Collected data entries:
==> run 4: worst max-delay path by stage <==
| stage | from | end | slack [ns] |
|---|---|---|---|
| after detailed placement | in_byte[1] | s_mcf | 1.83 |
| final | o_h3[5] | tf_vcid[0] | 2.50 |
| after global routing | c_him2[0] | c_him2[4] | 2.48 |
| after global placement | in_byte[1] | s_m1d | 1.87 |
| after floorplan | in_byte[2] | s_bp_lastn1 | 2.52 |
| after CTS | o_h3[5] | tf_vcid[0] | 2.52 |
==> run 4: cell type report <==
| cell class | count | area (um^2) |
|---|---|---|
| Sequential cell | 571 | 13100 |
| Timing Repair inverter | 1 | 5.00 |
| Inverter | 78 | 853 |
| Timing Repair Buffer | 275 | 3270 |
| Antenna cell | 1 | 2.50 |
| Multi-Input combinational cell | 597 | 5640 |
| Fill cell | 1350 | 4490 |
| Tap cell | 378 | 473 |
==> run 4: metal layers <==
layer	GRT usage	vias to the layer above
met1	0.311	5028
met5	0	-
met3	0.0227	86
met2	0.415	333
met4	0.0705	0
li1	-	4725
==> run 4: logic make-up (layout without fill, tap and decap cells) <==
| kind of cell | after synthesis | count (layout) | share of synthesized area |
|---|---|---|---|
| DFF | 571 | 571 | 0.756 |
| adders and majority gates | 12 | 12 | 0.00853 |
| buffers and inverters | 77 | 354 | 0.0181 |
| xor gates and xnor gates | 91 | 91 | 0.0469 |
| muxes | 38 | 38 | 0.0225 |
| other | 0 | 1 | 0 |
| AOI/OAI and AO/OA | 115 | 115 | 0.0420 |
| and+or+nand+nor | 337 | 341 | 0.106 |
Background: an optimization exercise with open tools, aiming at small area, a short achievable clock period and few clock cycles. Do not read the settings as production practice.
Function was checked by simulation only, so behaviour that the tests miss may differ from the original.
Power is estimated from default activity; no workload was simulated.

--- flow/run.sh ---
#!/bin/bash
# The standard layout (the standard.sh: standard synthesis, floorplan,
# placement, CTS, routing), with changes to which cells are chosen only:
# - the port buffers are plain buf_2 cells instead of the delay buffer
#   buffer_ports picks by default;
# - timing repair may swap a cell for one of another footprint;
# - besides the platform's don't-use cells, the slow wide OR / NOR gates
#   (or4 or4b or4bb or3 or3b nor4 nor4b nor4bb and4 and4b and4bb nand4 nand4b nand4bb) are not used, so that wide address decodes map to
#   NAND / NOR trees.
# ORFS's own logs stay under orfs/logs; the make output goes to standard.log.
set -euo pipefail
PLATFORM_DONT_USE="sky130_fd_sc_hd__probe_p_8 sky130_fd_sc_hd__probec_p_8 sky130_fd_sc_hd__lpflow_bleeder_1 sky130_fd_sc_hd__lpflow_clkbufkapwr_1 sky130_fd_sc_hd__lpflow_clkbufkapwr_16 sky130_fd_sc_hd__lpflow_clkbufkapwr_2 sky130_fd_sc_hd__lpflow_clkbufkapwr_4 sky130_fd_sc_hd__lpflow_clkbufkapwr_8 sky130_fd_sc_hd__lpflow_clkinvkapwr_1 sky130_fd_sc_hd__lpflow_clkinvkapwr_16 sky130_fd_sc_hd__lpflow_clkinvkapwr_2 sky130_fd_sc_hd__lpflow_clkinvkapwr_4 sky130_fd_sc_hd__lpflow_clkinvkapwr_8 sky130_fd_sc_hd__lpflow_decapkapwr_12 sky130_fd_sc_hd__lpflow_decapkapwr_3 sky130_fd_sc_hd__lpflow_decapkapwr_4 sky130_fd_sc_hd__lpflow_decapkapwr_6 sky130_fd_sc_hd__lpflow_decapkapwr_8 sky130_fd_sc_hd__lpflow_inputiso0n_1 sky130_fd_sc_hd__lpflow_inputiso0p_1 sky130_fd_sc_hd__lpflow_inputiso1n_1 sky130_fd_sc_hd__lpflow_inputiso1p_1 sky130_fd_sc_hd__lpflow_inputisolatch_1 sky130_fd_sc_hd__lpflow_isobufsrc_1 sky130_fd_sc_hd__lpflow_isobufsrc_16 sky130_fd_sc_hd__lpflow_isobufsrc_2 sky130_fd_sc_hd__lpflow_isobufsrc_4 sky130_fd_sc_hd__lpflow_isobufsrc_8 sky130_fd_sc_hd__lpflow_isobufsrckapwr_16 sky130_fd_sc_hd__lpflow_lsbuf_lh_hl_isowell_tap_1 sky130_fd_sc_hd__lpflow_lsbuf_lh_hl_isowell_tap_2 sky130_fd_sc_hd__lpflow_lsbuf_lh_hl_isowell_tap_4 sky130_fd_sc_hd__lpflow_lsbuf_lh_isowell_4 sky130_fd_sc_hd__lpflow_lsbuf_lh_isowell_tap_1 sky130_fd_sc_hd__lpflow_lsbuf_lh_isowell_tap_2 sky130_fd_sc_hd__lpflow_lsbuf_lh_isowell_tap_4 "
EXTRA_DONT_USE=" sky130_fd_sc_hd__or4_1 sky130_fd_sc_hd__or4_2 sky130_fd_sc_hd__or4_4 sky130_fd_sc_hd__or4b_1 sky130_fd_sc_hd__or4b_2 sky130_fd_sc_hd__or4b_4 sky130_fd_sc_hd__or4bb_1 sky130_fd_sc_hd__or4bb_2 sky130_fd_sc_hd__or4bb_4 sky130_fd_sc_hd__or3_1 sky130_fd_sc_hd__or3_2 sky130_fd_sc_hd__or3_4 sky130_fd_sc_hd__or3b_1 sky130_fd_sc_hd__or3b_2 sky130_fd_sc_hd__or3b_4 sky130_fd_sc_hd__nor4_1 sky130_fd_sc_hd__nor4_2 sky130_fd_sc_hd__nor4_4 sky130_fd_sc_hd__nor4b_1 sky130_fd_sc_hd__nor4b_2 sky130_fd_sc_hd__nor4b_4 sky130_fd_sc_hd__nor4bb_1 sky130_fd_sc_hd__nor4bb_2 sky130_fd_sc_hd__nor4bb_4 sky130_fd_sc_hd__and4_1 sky130_fd_sc_hd__and4_2 sky130_fd_sc_hd__and4_4 sky130_fd_sc_hd__and4b_1 sky130_fd_sc_hd__and4b_2 sky130_fd_sc_hd__and4b_4 sky130_fd_sc_hd__and4bb_1 sky130_fd_sc_hd__and4bb_2 sky130_fd_sc_hd__and4bb_4 sky130_fd_sc_hd__nand4_1 sky130_fd_sc_hd__nand4_2 sky130_fd_sc_hd__nand4_4 sky130_fd_sc_hd__nand4b_1 sky130_fd_sc_hd__nand4b_2 sky130_fd_sc_hd__nand4b_4 sky130_fd_sc_hd__nand4bb_1 sky130_fd_sc_hd__nand4bb_2 sky130_fd_sc_hd__nand4bb_4"
bash standard.sh MATCH_CELL_FOOTPRINT=0 "BUFFER_PORTS_ARGS=-buffer_cell sky130_fd_sc_hd__buf_2" \
    "DONT_USE_CELLS=$PLATFORM_DONT_USE $EXTRA_DONT_USE" finish > standard.log 2>&1
--- standard.sh ---
#!/bin/bash
# synth_recipe.tcl (not shown) runs the flow's synth.tcl, then flattens the netlist and writes it again
# the make line also repeats each setting of config.mk as NAME=value (left out here)
make -C /OpenROAD-flow-scripts/flow DESIGN_CONFIG=/design/flow/config.mk WORK_HOME=/design/flow/orfs CLKGATE_MAP_FILE= SYNTH_SCRIPT=/design/flow/synth_recipe.tcl "${@:-finish}"
--- config.mk ---
export PLATFORM = sky130hd
export DESIGN_NAME = fcsu
export DESIGN_NICKNAME = fcsu
export VERILOG_FILES = /design/flow/design.v
export SDC_FILE = /design/flow/constraint.sdc
export NUM_CORES = 4
export LEC_CHECK = 0
export CAP_MARGIN = 20
export CORE_MARGIN = 2
export CORE_UTILIZATION = 55
export CTS_BUF_LIST = sky130_fd_sc_hd__clkbuf_8
export CTS_CLUSTER_DIAMETER = 60
export CTS_CLUSTER_SIZE = 10
export PLACE_DENSITY = 0.7
export SETUP_SLACK_MARGIN = 4.5
export SLEW_MARGIN = 20
--- constraint.sdc ---
create_clock -name core_clock -period 10.0 [get_ports {clk}]
set_input_delay 2.0000 -clock core_clock [delete_from_list [all_inputs] [get_ports {clk}]]
set_output_delay 2.0000 -clock core_clock [all_outputs]
set_load 0.01 [all_outputs]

◆ REQUIRED WORK:
The word "global" appears in some of the lines above. Copy those lines.

◆ SOLVED EXERCISE:
| after global routing | c_him2[0] | c_him2[4] | 2.48 |
| after global placement | in_byte[1] | s_m1d | 1.87 |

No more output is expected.